[Data provided]

<file path="src/pkg/arb_map.svh">
// register indices, field positions and reset values of the radio arbiter status block
// assumes the includer decodes word addresses from the register indices below
`ifndef ARB_MAP_SVH
`define ARB_MAP_SVH

// register indices; byte address is four times the index
`define IDX_CONTROL 32'h50002f00
`define IDX_STATUS 32'h50002f02
`define IDX_MASK 32'h50002f04
`define IDX_EVENTS 32'h50002f06
`define IDX_LSB 2
`define IDX_W 10
`define REG_W 16

// control
`define CTRL_PROG 0

// status
`define ST_EXT0 10
`define ST_PRI 9
`define ST_ACT 8
`define ST_CLOSING 7
`define ST_DEC_LO 5
`define ST_SLOT_LO 0

// event status and mask share one layout except bit 0: summary in event status, global enable in mask
`define EV_SWITCH 15
`define EV_MID 14
`define EV_BREAK 13
`define EV_BUSY_F 12
`define EV_BUSY_R 11
`define EV_BLE_F 10
`define EV_BLE_R 9
`define EV_EXT_F 6
`define EV_EXT_R 5
`define EV_PRI_F 4
`define EV_PRI_R 3
`define EV_ACT_F 2
`define EV_ACT_R 1
`define EV_SUMMARY 0
`define MASK_GIE 0
`define EV_IMPL 16'hfe7e
`define MASK_IMPL 16'hfe7f
`define REG_RST 16'h0000

`endif

</file>
<file path="src/pkg/arb_pkg.sv">
// types of the radio arbiter status block
// assumes nothing of its surroundings
package arb_pkg;
  typedef enum logic [1:0] {
    dec_none = 2'b00,
    dec_ble = 2'b01,
    dec_rsvd = 2'b10,
    dec_ext = 2'b11
  } decision_type;

  typedef enum logic [1:0] {
    arb_idle = 2'b00,
    arb_owned = 2'b01,
    arb_closing = 2'b10
  } arb_state_type;
endpackage

</file>
<file path="src/hdl/edge_events.sv">
// rise and fall pulse detector for a vector of same-clock levels
// assumes every level is already synchronous to pclk
`timescale 1ns/1ps
module edge_events
#(
  parameter int WIDTH = 5
)
(
  input wire logic pclk,
  input wire logic presetn,
  input wire logic [WIDTH-1:0] level,
  output logic [WIDTH-1:0] rise,
  output logic [WIDTH-1:0] fall
);
  logic [WIDTH-1:0] prev_q;

  always_ff @(posedge pclk or negedge presetn)
  begin
    if (!presetn)
      prev_q <= '0;
    else
      prev_q <= level;
  end

  for (genvar i = 0; i < WIDTH; i++)
  begin : g_edge
    assign rise[i] = level[i] & ~prev_q[i];
    assign fall[i] = ~level[i] & prev_q[i];
  end
endmodule // edge_events

</file>
<file path="src/hdl/pin_sync.sv">
// two-flop synchroniser for levels arriving from pins
// assumes the inputs are quasi-static levels, not pulses
`timescale 1ns/1ps
module pin_sync
#(
  parameter int WIDTH = 1
)
(
  input wire logic pclk,
  input wire logic presetn,
  input wire logic [WIDTH-1:0] async_in,
  output logic [WIDTH-1:0] sync_out
);
  logic [WIDTH-1:0] meta_q;

  always_ff @(posedge pclk or negedge presetn)
  begin
    if (!presetn)
    begin
      meta_q <= '0;
      sync_out <= '0;
    end
    else
    begin
      meta_q <= async_in;
      sync_out <= meta_q;
    end
  end
endmodule // pin_sync

</file>
<file path="src/hdl/radio_coex_status_irq.sv">
// radio arbiter decision, status view and event interrupt, as an apb slave
// assumes a same-clock slot resolver offering the winning mac and slot index
//
// Our own choice: register access over APB.
`timescale 1ns/1ps
`include "arb_map.svh"
module radio_coex_status_irq
#(
  parameter int ADDR_W = 12,
  parameter int SLOT_W = 5
)
(
  input wire logic pclk,
  input wire logic presetn,
  input wire logic psel,
  input wire logic penable,
  input wire logic pwrite,
  input wire logic [ADDR_W-1:0] paddr,
  input wire logic [31:0] pwdata,
  output logic [31:0] prdata,
  output logic pready,
  output logic pslverr,
  input wire logic external_activity_in0,
  input wire logic ble_active_in,
  input wire logic ble_txrx_en_in,
  input wire logic ext_txrx_en_in,
  input wire logic radio_busy_in,
  input wire logic slot_req_valid,
  input wire logic [1:0] slot_req_mac,
  input wire logic [SLOT_W-1:0] slot_req_index,
  output logic onchip_priority_out,
  output logic onchip_active_out,
  output logic irq
);
  // ************************************************
  // declarations
  // ************************************************
  localparam int E_ACT = 0;
  localparam int E_PRI = 1;
  localparam int E_EXT = 2;
  localparam int E_BLE = 3;
  localparam int E_BUSY = 4;
  localparam int E_W = 5;

  arb_pkg::arb_state_type state_q, state_d;
  arb_pkg::decision_type decision_q, decision_d, last_owner_q, req_mac;
  logic [SLOT_W-1:0] slot_q, slot_d;
  logic accept, enter_closing;
  logic prog_q, radio_busy_q, ext_s;
  logic [`REG_W-1:0] mask_q, evst_q, evst_d, ev_set, ev_clr;
  logic summary_d;
  logic [E_W-1:0] lv, lv_rise, lv_fall;
  logic setup, access, hit, rd_events_q, rd_status_q;
  logic [31:0] rdata_d;

  function automatic logic mac_active(arb_pkg::decision_type d, logic ble, logic ext);
    mac_active = (d == arb_pkg::dec_ble) ? ble : ((d == arb_pkg::dec_ext) ? ext : 1'b0);
  endfunction

  function automatic logic reg_hit(logic [ADDR_W-1:0] a, logic [31:0] idx);
    reg_hit = (a[`IDX_LSB +: `IDX_W] == idx[`IDX_W-1:0]);
  endfunction

  // ************************************************
  // input capture
  // ************************************************
  pin_sync #(
    .WIDTH(1)
  ) u_ext_sync (
    .pclk(pclk),
    .presetn(presetn),
    .async_in(external_activity_in0),
    .sync_out(ext_s)
  );

  // the busy level is used one cycle late, while ble_active_in is used as it arrives
  always_ff @(posedge pclk or negedge presetn)
  begin
    if (!presetn)
      radio_busy_q <= 1'b0;
    else
      radio_busy_q <= radio_busy_in;
  end

  // ************************************************
  // decision state machine
  // ************************************************
  assign req_mac = arb_pkg::decision_type'(slot_req_mac);

  always_comb
  begin
    state_d = state_q;
    decision_d = decision_q;
    slot_d = slot_q;
    accept = 1'b0;
    enter_closing = 1'b0;
    unique case (state_q)
      arb_pkg::arb_idle:
      begin
        // a requester that is not active cannot be granted
        if (!prog_q && slot_req_valid && mac_active(req_mac, ble_active_in, ext_s))
        begin
          accept = 1'b1;
          state_d = arb_pkg::arb_owned;
          decision_d = req_mac;
          slot_d = slot_req_index;
        end
      end
      arb_pkg::arb_owned:
      begin
        if (!mac_active(decision_q, ble_active_in, ext_s))
        begin
          enter_closing = 1'b1;
          state_d = arb_pkg::arb_closing;
        end
      end
      arb_pkg::arb_closing:
      begin
        // the running transaction always completes, even in programming mode
        if (!radio_busy_q)
        begin
          state_d = arb_pkg::arb_idle;
          decision_d = arb_pkg::dec_none;
        end
      end
      default:
      begin
        state_d = arb_pkg::arb_idle;
        decision_d = arb_pkg::dec_none;
      end
    endcase
  end

  always_ff @(posedge pclk or negedge presetn)
  begin
    if (!presetn)
    begin
      state_q <= arb_pkg::arb_idle;
      decision_q <= arb_pkg::dec_none;
      slot_q <= '0;
      last_owner_q <= arb_pkg::dec_none;
    end
    else
    begin
      state_q <= state_d;
      decision_q <= decision_d;
      slot_q <= slot_d;
      if (accept)
        last_owner_q <= req_mac;
    end
  end

  // priority follows the next decision so it is never high under none
  always_ff @(posedge pclk or negedge presetn)
  begin
    if (!presetn)
    begin
      onchip_priority_out <= 1'b0;
      onchip_active_out <= 1'b0;
    end
    else
    begin
      onchip_priority_out <= (decision_d == arb_pkg::dec_ble);
      onchip_active_out <= ble_active_in;
    end
  end

  // ************************************************
  // events
  // ************************************************
  assign lv = {radio_busy_q, ble_active_in, ext_s, onchip_priority_out, onchip_active_out};

  edge_events #(
    .WIDTH(E_W)
  ) u_edges (
    .pclk(pclk),
    .presetn(presetn),
    .level(lv),
    .rise(lv_rise),
    .fall(lv_fall)
  );

  always_comb
  begin
    ev_set = `REG_RST;
    // passes through none are invisible: compare with the last real owner
    ev_set[`EV_SWITCH] = accept && (req_mac != last_owner_q);
    ev_set[`EV_MID] = accept && (req_mac == arb_pkg::dec_ble ? ble_txrx_en_in : ext_txrx_en_in);
    ev_set[`EV_BREAK] = enter_closing
      && (decision_q == arb_pkg::dec_ble ? ble_txrx_en_in : ext_txrx_en_in);
    ev_set[`EV_BUSY_F] = lv_fall[E_BUSY];
    ev_set[`EV_BUSY_R] = lv_rise[E_BUSY];
    ev_set[`EV_BLE_F] = lv_fall[E_BLE];
    ev_set[`EV_BLE_R] = lv_rise[E_BLE];
    ev_set[`EV_EXT_F] = lv_fall[E_EXT];
    ev_set[`EV_EXT_R] = lv_rise[E_EXT];
    ev_set[`EV_PRI_F] = lv_fall[E_PRI];
    ev_set[`EV_PRI_R] = lv_rise[E_PRI];
    ev_set[`EV_ACT_F] = lv_fall[E_ACT];
    ev_set[`EV_ACT_R] = lv_rise[E_ACT];
  end

  // a read clears only the bits it returned, so a same-cycle set survives
  assign ev_clr = ((access && rd_events_q) ? prdata[`REG_W-1:0] : `REG_RST)
    | ((access && pwrite && reg_hit(paddr, `IDX_EVENTS)) ? pwdata[`REG_W-1:0] : `REG_RST);
  assign evst_d = ((evst_q & ~ev_clr) | ev_set) & `EV_IMPL;
  assign summary_d = |(evst_d & mask_q & `EV_IMPL);

  always_ff @(posedge pclk or negedge presetn)
  begin
    if (!presetn)
    begin
      evst_q <= `REG_RST;
      irq <= 1'b0;
    end
    else
    begin
      evst_q <= evst_d;
      irq <= summary_d && mask_q[`MASK_GIE];
    end
  end

  // ************************************************
  // apb slave
  // ************************************************
  assign setup = psel && !penable;
  assign access = psel && penable && pready;

  always_comb
  begin
    rdata_d = 32'h0000_0000;
    hit = 1'b1;
    if (reg_hit(paddr, `IDX_CONTROL))
      rdata_d[`CTRL_PROG] = prog_q;
    else if (reg_hit(paddr, `IDX_STATUS))
    begin
      rdata_d[`ST_EXT0] = ext_s;
      rdata_d[`ST_PRI] = onchip_priority_out;
      rdata_d[`ST_ACT] = onchip_active_out;
      rdata_d[`ST_CLOSING] = (state_q == arb_pkg::arb_closing);
      rdata_d[`ST_DEC_LO +: 2] = decision_q;
      rdata_d[`ST_SLOT_LO +: SLOT_W] = slot_q;
    end
    else if (reg_hit(paddr, `IDX_MASK))
      rdata_d[`REG_W-1:0] = mask_q;
    else if (reg_hit(paddr, `IDX_EVENTS))
    begin
      rdata_d[`REG_W-1:0] = evst_q;
      rdata_d[`EV_SUMMARY] = |(evst_q & mask_q & `EV_IMPL);
    end
    else
      hit = 1'b0;
  end

  // one wait-free answer: data is captured in the setup cycle
  always_ff @(posedge pclk or negedge presetn)
  begin
    if (!presetn)
    begin
      prdata <= 32'h0000_0000;
      pready <= 1'b0;
      pslverr <= 1'b0;
      rd_events_q <= 1'b0;
      rd_status_q <= 1'b0;
    end
    else
    begin
      pready <= setup;
      if (setup)
      begin
        prdata <= pwrite ? 32'h0000_0000 : rdata_d;
        pslverr <= !hit;
        rd_events_q <= !pwrite && reg_hit(paddr, `IDX_EVENTS);
        rd_status_q <= !pwrite && reg_hit(paddr, `IDX_STATUS);
      end
      else if (access)
      begin
        rd_events_q <= 1'b0;
        rd_status_q <= 1'b0;
      end
    end
  end

  always_ff @(posedge pclk or negedge presetn)
  begin
    if (!presetn)
    begin
      prog_q <= 1'b0;
      mask_q <= `REG_RST;
    end
    else if (access && pwrite)
    begin
      if (reg_hit(paddr, `IDX_CONTROL))
        prog_q <= pwdata[`CTRL_PROG];
      if (reg_hit(paddr, `IDX_MASK))
        mask_q <= pwdata[`REG_W-1:0] & `MASK_IMPL;
    end
  end
endmodule // radio_coex_status_irq

</file>
<file path="config.mk">
export PLATFORM = sky130hd
export DESIGN_NAME = radio_coex_status_irq
export DESIGN_NICKNAME = d
export VERILOG_FILES = /design/src/pkg/arb_pkg.sv /design/src/hdl/edge_events.sv /design/src/hdl/pin_sync.sv /design/src/hdl/radio_coex_status_irq.sv
export VERILOG_INCLUDE_DIRS = /design/src /design/src/pkg
export SDC_FILE = /design/constraint.sdc
export NUM_CORES = 1
export LEC_CHECK = 0
export BUFFER_PORTS_ARGS = -buffer_cell sky130_fd_sc_hd__buf_2
export CAP_MARGIN = 5
export CORE_MARGIN = 2
export CORE_UTILIZATION = 35
export CTS_CLUSTER_DIAMETER = 150
export CTS_CLUSTER_SIZE = 12
export DETAILED_ROUTE_END_ITERATION = 16
export HOLD_SLACK_MARGIN = 0.02
export PLACE_DENSITY = 0.69
export REMOVE_ABC_BUFFERS = 1
export SLEW_MARGIN = 20
export SYNTH_ARGS = -nofsm -noshare
export SYNTH_HDL_FRONTEND = slang
export SYNTH_SLANG_ARGS = --single-unit
</file>
<file path="constraint.sdc">
create_clock -name pclk -period 2.5 [get_ports pclk]
set_input_delay 0.125 -clock pclk [delete_from_list [all_inputs] [get_ports pclk]]
set_output_delay 0.125 -clock pclk [all_outputs]
set_load 0.01 [all_outputs]
</file>
==> reports/results.md, run 1 <==
| Step | Result | This run |
|---|---|---|
| timing | Number of hold violations in the final report | 0 |
| hold path | Classification of the worst-slack hold path | in -> reg |
| logic synthesis | Flops & latches, synth | 68 |
| placed design | Number of I/O port buffers | 62 |
| detailed routing | DRC violations left | 0 |
| logic synthesis | Proportion of netlist area held by the largest area contributor | 49.4% |
| layout | Layout fillers | 969 |
| global routing | Pin count of the biggest net entering global routing | 34 |
| logic synthesis | Cell Area, Synth | 3450 sq um |
| timing | Peak clock frequency supported by timing | 436 MHz |
| logic synthesis | Number of enable-type register cells in the synthesized netlist | 0 |
| timing | Worst slew margin relative to its limit | 58.8% |
| global routing | Remaining global-route overflow | 0 |
| power and ir drop | Static leakage power | 1.94 nW |
| floorplan | Core footprint | 9680 sq um |
| floorplan | Starting Density | 35.6% |
| timing | Count of final setup violators | 0 |
| detailed routing | Aggregate routed wire length | 9270 microns |
| cts | Clock transition at the register clock pins on the worst setup and hold paths after CTS | 0.08 ns |
| floorplan | Die Y | 103 microns |
| layout | Nets | 474 |
| global routing | GRT Resource Usage Total | 18.6% |
| floorplan | Placement row count | 36 |
| cts | Root Buffer Master | clkbuf_8 |
| worst setup path | Critical path peak fanout | 4 |
| worst setup path | Cell-by-cell listing of the critical path | nand4_1 > nor4_2 > nand2_1 > a31o_1 > a32o_1 > o41a_1 |
| logic synthesis | Library cell with the largest summed area after synthesis | dfrtp_1 |
| logic synthesis | Yosys warnings | 0 |
| detailed routing | Number of nets with antenna violations after detailed routing | 0 |
| timing | Setup repair after global routing missed its margin | no |
| logic synthesis | Count of distinct cell types in the synthesized netlist | 51 |
| logic synthesis | Sequential-to-total area share from yosys stat | 49.4% |
| global routing | Number of antenna violations at the first check in global routing | 0 |
| power and ir drop | Max IR drop VDD | 0.344 mV |
| worst setup path | Arrival time worst endpoint | 2.52 ns |
| logic synthesis | Ys async rst share | 100% |
| cts | Count of instances resized after the clock tree is built | 0 |
| timing | Setup total negative slack | 0 ns |
| detailed routing | Iteration-0 DRC Markers | 218 |
| detailed routing | Post-detailed-route wirelength per cell | 16.9 microns |
| detailed routing | Total number of vias | 2858 |
| timing | Final worst path period need | 2.29 ns |
| floorplan | Die X | 103 microns |
| logic synthesis | Top cells by area, synth | dfrtp_1 (49%), nand2_1 (5.9%), mux2_2 (4.9%) |
| worst setup path | Cell type of the slowest stage on the worst timing path | nor4_2 |
| cts | Insertion delay of the later-clocked pin in the worst-skew pair | 0.34 ns |
| outcome | Run status | finished clean |
| layout | Commonest cells after routing, fill and taps aside | dfrtp_1 (68), buf_2 (62), nand2_1 (54), nor2_1 (21), o21ai_0 (19) |
| layout | Final design area excluding fillers | 4190 sq um |
| logic synthesis | Per-instance average area after synthesis | 10.5 sq um |
| detailed routing | Via-to-Cell Ratio | 5.20 |
| detailed routing | DR pass1 iterations | 4 |
| layout | N_diodes | 0 |
| power and ir drop | Power density over cell area | 609 nW/um^2 |
| cts | Post-CTS setup buffers | 0 |
| job | Maximum capacitance violations | 0 |
| cts | Maximum count of clock buffers along a single path | 2 |
| timing | Worst slew pin tran | 0.618 ns |
| cts | TritonCTS clock tree | done |
| placed design | Weighted congestion reported at the end of routability-driven placement | 0.911 |
| cts | Number of buffers created by CTS | 9 |
| layout | Synth-to-layout area growth | 21.6% |
| layout | Post-layout utilization of the core | 43.3% |
| timing | Final worst-path cycle share | 91.8% |
| global routing | Number of global-route vias before repair | 2796 |
| layout | Most frequent standard cell in the layout excluding fill and tap cells | dfrtp_1 |
| worst setup path | Endpoint type of the worst setup path | flop |
| logic synthesis | Ys flop type | dfrtp_1 |
| worst setup path | Req. time, crit path | 2.72 ns |
| worst setup path | Worst path max stage delay | 0.55 ns |
| worst setup path | Crit path kind | reg -> reg |
| timing | Final-report max-slew violation count | 0 |
| layout | Layout cells sized above 1 | 28.8% |
| placed design | HPWL after detailed placement | 6780 microns |
| global routing | Global-route wire length before repair | 14700 microns |
| cts | Clock sink count | 68 |
| logic synthesis | Number of cells produced by synthesis | 329 |
| floorplan | Die area | 10700 sq um |
| worst setup path | Nature of the critical path startpoint | flop |
| cts | H-tree levels | 3 |
| floorplan | Number of primary I/O pins | 99 |
| placed design | Post-detailed-placement cell area | 3860 sq um |
| timing | Final setup skew | 0.00859 ns |
==> critical path: cells and delay by family (launching register included) <==
family,cells,cell delay (ns)
compound gates,3,0.81
simple gates,3,0.98
flops,1,0.38
==> cell usage after synthesis (2+ instances only) <==
master and count:
dfrtp_1 68, nand2_1 54, nor2_1 21, o21ai_0 19
buf_4 18, a21oi_1 15, mux2_2 15, inv_1 10
mux2i_1 10, mux2_1 8, nand3_1 8, o41ai_2 7
a221oi_1 6, nand4_1 6, a32o_1 5, clkbuf_1 5
a22oi_1 4, nor2b_1 4, buf_6 3, a21o_1 2
a22o_1 2, a31o_2 2, a31oi_1 2, and4_1 2
buf_1 2, nand2_2 2, nand2b_1 2, nor3_1 2
nor4_4 2, xnor2_1 2
==> final timing paths <==
path / start / to / slack, ns / depth (start not counted)
setup / recovery: pready$_DFF_PN0_ / irq$_DFF_PN0_ / 0.21 / 6
hold / removal: pwdata[9] / mask_q[9]$_DFFE_PN0P_ / 0.03 / 3
setup reg to reg: pready$_DFF_PN0_ / irq$_DFF_PN0_ / 0.21 / 6
hold reg to reg: u_ext_sync.meta_q$_DFF_PN0_ / u_ext_sync.sync_out$_DFF_PN0_ / 0.36 / 0
max in group asynchronous: presetn / u_edges.prev_q[3]$_DFF_PN0_ / 1.63 / 3
min in group asynchronous: presetn / prdata[11]$_DFFE_PN0P_ / 0.17 / 2
==> layer usage <==
layer	global-route usage (%)	vias to the layer above	share of wire [%]
met5	0	-	0
met4	4.76	0	0.93
met3	4.64	8	6.8
met2	30.2	103	48
met1	25.2	1418	44
li1	-	1329	-
==> through the flow <==
| stage | power, mW | hold slack, ns | instances | setup slack, ns |
|---|---|---|---|---|
| floorplan | 1.47 | -0.171 | 315 | 0.331 |
| global placement | 1.62 | -0.0144 | 521 | 0.186 |
| finish | 2.55 | 0.0280 | 550 | 0.206 |
| CTS | 2.57 | 0.0228 | 550 | 0.205 |
| detailed placement | 1.63 | -0.0107 | 521 | 0.160 |
| global route | 2.68 | 0.0205 | 550 | 0.0803 |
==> cell families (layout without fill, tap and decap cells) <==
logic type,after synthesis,after routing,synth area share (%)
multiplexers,33,33,10.4
XOR/XNOR,2,2,0.508
buffers and inverters,39,112,7.04
other,1,16,0.109
AO/OA/AOI/OAI,73,73,16.0
AND/OR/NAND/NOR,113,113,16.5
flip-flops,68,68,49.4
==> power by group <==
part	leakage (nW)	total (mW)	switching, mW	internal [mW]
Clock	0.0918	0.921	0.431	0.490
Sequential	0.830	1.30	0.103	1.20
Combinational	1.02	0.327	0.172	0.156
Total	1.94	2.55	0.706	1.84
==> layout make-up <==
type | count | area (sq um) | share of cell area [%]
clock inverter | 5 | 61.3 | 1.46
multi-input combinational | 237 | 1560 | 37.2
sequential | 68 | 1700 | 40.6
tap | 133 | 166 | 3.97
inverter | 10 | 37.5 | 0.896
clock buffer | 11 | 141 | 3.38
timing repair buffer | 86 | 523 | 12.5
==> flip-flops by register name, indices dropped and copies added, names as in the netlist, 2 cells and up <==
register,cells
decision_q,2
evst_q,13
last_owner_q,2
mask_q,14
prdata,16
slot_q,5
state_q,2
u_edges.prev_q,5
==> what timing repair did <==
action                                 CTS  global route
setup endpoints to repair                0             0
endpoints found under the hold margin   47             0
hold buffers                            13             0
(Power assumes the default switching activity.)
==> run 2: changes to the inputs <==
Settings changed: CORE_MARGIN 2 to not set, REMOVE_ABC_BUFFERS 1 to not set.
==> run 2 against run 1 <==
  * Sequential share of layout area increased by 0.29 points
  * Critical path depth rose by 1
  * Global-route usage barely moved
  * Clock power rose by 2%
  * Via count decreased by 0.80%
  * Largest power group unchanged
  * Clock skew grew 0.0017 ns
  * Combinational power is 2% lower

[/Data provided]

## Exercise goal
From the records above, extract exactly and only the lines that begin at the line with "pslverr <= 1'b0;" and stop after the line with "export CAP_MARGIN = 5".

## Answer space
      pslverr <= 1'b0;
      rd_events_q <= 1'b0;
      rd_status_q <= 1'b0;
    end
    else
    begin
      pready <= setup;
      if (setup)
      begin
        prdata <= pwrite ? 32'h0000_0000 : rdata_d;
        pslverr <= !hit;
        rd_events_q <= !pwrite && reg_hit(paddr, `IDX_EVENTS);
        rd_status_q <= !pwrite && reg_hit(paddr, `IDX_STATUS);
      end
      else if (access)
      begin
        rd_events_q <= 1'b0;
        rd_status_q <= 1'b0;
      end
    end
  end

  always_ff @(posedge pclk or negedge presetn)
  begin
    if (!presetn)
    begin
      prog_q <= 1'b0;
      mask_q <= `REG_RST;
    end
    else if (access && pwrite)
    begin
      if (reg_hit(paddr, `IDX_CONTROL))
        prog_q <= pwdata[`CTRL_PROG];
      if (reg_hit(paddr, `IDX_MASK))
        mask_q <= pwdata[`REG_W-1:0] & `MASK_IMPL;
    end
  end
endmodule // radio_coex_status_irq

</file>
<file path="config.mk">
export PLATFORM = sky130hd
export DESIGN_NAME = radio_coex_status_irq
export DESIGN_NICKNAME = d
export VERILOG_FILES = /design/src/pkg/arb_pkg.sv /design/src/hdl/edge_events.sv /design/src/hdl/pin_sync.sv /design/src/hdl/radio_coex_status_irq.sv
export VERILOG_INCLUDE_DIRS = /design/src /design/src/pkg
export SDC_FILE = /design/constraint.sdc
export NUM_CORES = 1
export LEC_CHECK = 0
export BUFFER_PORTS_ARGS = -buffer_cell sky130_fd_sc_hd__buf_2
export CAP_MARGIN = 5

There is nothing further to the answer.